NATO has announced that the French nuclear-powered aircraft carrier Charles de Gaulle, Britain’s new HMS Queen Elizabeth aircraft carrier, their attached multinational carrier strike groups and additional warships and warplanes from other NATO nations have completed maneuvers in the Mediterranean Sea.

Code-named Gallic Strike, the exercise included fifteen ships and 57 aircraft from France, Britain, the U.S., Greece, Italy and the Netherlands.

The Charles de Gaulle is the only nuclear aircraft carrier in the world aside from those of its NATO ally the U.S., which has eleven.

The U.S. Sixth Fleet, based in Naples, Italy with 40 ships, 175 aircraft and 21,000 people assigned to it, also maintains an aircraft carrier (and strike group) in the Mediterranean. Earlier this year it hosted the USS Dwight D. Eisenhower and its strike group’s five guided-missile destroyers and a guided-missile cruiser (equipped with interceptor missiles). In the first months of this year several of the latter entered the Black Sea to participate in exercises and to taunt Russia. At times U.S. Navy has two aircraft carriers in the Mediterranean when one is in transit from the U.S. to the Fifth Fleet’s area of responsibility (the Persian Gulf, Red Sea, Arabian Sea and western part of the Indian Ocean).

The combination of three or four NATO aircraft carriers and strike groups in the area gives the military bloc a colossal amount of firepower, both with missiles and bombers. Nations like Syria, Iran and Crimea and Abkhazia on the Black Sea could be fairly devastated in such a joint attack. One is astounded – is disheartened – that at no time since the end of the Second World War, especially since the end of the Cold War, has an initiative been launched to declare the Mediterranean Sea a zone of peace and disarmament.

The recently-concluded war games featuring the two carriers lasted from June 1-4 and “consisted mainly of training for a dual carrier operation, i.e. training between aircraft carriers to coordinate and fight together in an integrated command structure,” according to NATO’s Supreme Headquarters Allied Powers Europe (SHAPE), headquarters of the bloc’s Allied Command Operations. Drills included interaction between British and American F-35s and French Rafales in anti-aircraft, anti-surface warfare and what was referred to as power projection capabilities. It’s hard to believe that anti-missile components were not also included given the guided-missile warships involved.

Gallic Strike (NATO graphic)

The guided-missile destroyer USS Thomas Hudner (which had been deployed to the Black Sea in March) integrated into the French carrier strike group and the guided-missile destroyer USS The Sullivans and ten American F35-B fifth-generation combat aircraft attached to the British carrier strike group participated in the four-day exercise.
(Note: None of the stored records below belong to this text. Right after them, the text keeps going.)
--- config.mk ---
export PLATFORM = sky130hd
export DESIGN_NAME = cwpd_ram
export DESIGN_NICKNAME = d
export VERILOG_FILES = /design/src/hdl/capacitive_water_presence_detector_assert.svh /design/src/hdl/cwpd_ram.sv
export SDC_FILE = /design/constraint.sdc
export NUM_CORES = 1
export LEC_CHECK = 0
export ABC_CLOCK_PERIOD_IN_PS = 4080
export CAP_MARGIN = 20
export CORE_MARGIN = 3
export CORE_UTILIZATION = 63
export CTS_CLUSTER_DIAMETER = 150
export DETAILED_ROUTE_END_ITERATION = 6
export DONT_BUFFER_PORTS = 1
export PLACE_DENSITY = 0.88
export REMOVE_ABC_BUFFERS = 1
export SLEW_MARGIN = 20
export SYNTH_ARGS = -nofsm -noshare
export SYNTH_HDL_FRONTEND = slang
export SYNTH_SLANG_ARGS = --single-unit
--- constraint.sdc ---
create_clock -name clk -period 4.08 [get_ports clk]
set_input_delay 0.408 -clock clk [delete_from_list [all_inputs] [get_ports clk]]
set_output_delay 0.408 -clock clk [all_outputs]
set_load 0.02 [all_outputs]
--- src/hdl/capacitive_water_presence_detector_assert.svh ---
// Assertion macros for the capacitive water presence detector.
// Users provide clk and rst in scope; no other dependencies.
`ifndef CAPACITIVE_WATER_PRESENCE_DETECTOR_ASSERT_SVH
`define CAPACITIVE_WATER_PRESENCE_DETECTOR_ASSERT_SVH
`ifndef SYNTHESIS
// same-cycle implication
`define CWPD_ASSERT_IMP(name, ante, cons) \
  name: assert property (@(posedge clk) disable iff (rst) (ante) |-> (cons)) \
    else $error("cwpd check failed");
// next-cycle implication
`define CWPD_ASSERT_NXT(name, ante, cons) \
  name: assert property (@(posedge clk) disable iff (rst) (ante) |=> (cons)) \
    else $error("cwpd check failed");
`else
`define CWPD_ASSERT_IMP(name, ante, cons)
`define CWPD_ASSERT_NXT(name, ante, cons)
`endif
`endif

--- src/hdl/cwpd_ram.sv ---
// Generic simple dual-port RAM with registered read.
// No dependencies.
module cwpd_ram #(
  parameter int WIDTH = 32,
  parameter int DEPTH = 16
) (
  input  logic                                     clk,
  input  logic                                     we,
  input  logic [((DEPTH > 1) ? $clog2(DEPTH) : 1)-1:0] waddr,
  input  logic [WIDTH-1:0]                         wdata,
  input  logic [((DEPTH > 1) ? $clog2(DEPTH) : 1)-1:0] raddr,
  output logic [WIDTH-1:0]                         rdata
);
  logic [WIDTH-1:0] mem [DEPTH];

  always_ff @(posedge clk) begin
    if (we) begin
      mem[waddr] <= wdata;
    end
    rdata <= mem[raddr];
  end
endmodule
**config.mk**
```make
export PLATFORM = sky130hd
export DESIGN_NAME = cwpd_div
export DESIGN_NICKNAME = d
export VERILOG_FILES = /design/src/hdl/capacitive_water_presence_detector_assert.svh /design/src/hdl/cwpd_pkg.sv /design/src/hdl/cwpd_div.sv
export SDC_FILE = /design/constraint.sdc
export NUM_CORES = 1
export LEC_CHECK = 0
export ABC_AREA = 1
export ABC_CLOCK_PERIOD_IN_PS = 9100
export BUFFER_PORTS_ARGS = -buffer_cell sky130_fd_sc_hd__buf_4
export CAP_MARGIN = 10
export CORE_MARGIN = 2
export CORE_UTILIZATION = 45
export CTS_BUF_LIST = sky130_fd_sc_hd__clkbuf_8
export CTS_CLUSTER_DIAMETER = 200
export DETAILED_ROUTE_END_ITERATION = 12
export PLACE_DENSITY = 0.77
export SYNTH_ARGS = -nofsm -noshare
export SYNTH_HDL_FRONTEND = slang
export SYNTH_SLANG_ARGS = --single-unit
```
**constraint.sdc**
```tcl
create_clock -name clk -period 9.1 [get_ports clk]
set_clock_uncertainty 0.15 [all_clocks]
set_input_delay 0 -clock clk [delete_from_list [all_inputs] [get_ports clk]]
set_output_delay 0 -clock clk [all_outputs]
set_load 0.1 [all_outputs]
```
The British carrier’s strike group includes six British warships, a British submarine, the U.S. destroyer mentioned above and a Dutch frigate in what NATO hails as the “largest concentration of maritime and air power to leave the UK in a generation.”

Major General Phillip A. Stewart, Deputy Chief of Staff, Strategic Employment, Supreme Headquarters Allied Powers Europe, in speaking of the Gallic Strike war games and what they entailed, stated:

“Allied cooperation and interoperability have reached new heights with this first meeting of the French and U.K. carrier strike groups at sea. These initiatives ensure crews, aircraft and ships are interoperable and able to seamlessly support one another when the need arises. More broadly, this activity is a tremendous demonstration of the burden-sharing at the core of the NATO Alliance….”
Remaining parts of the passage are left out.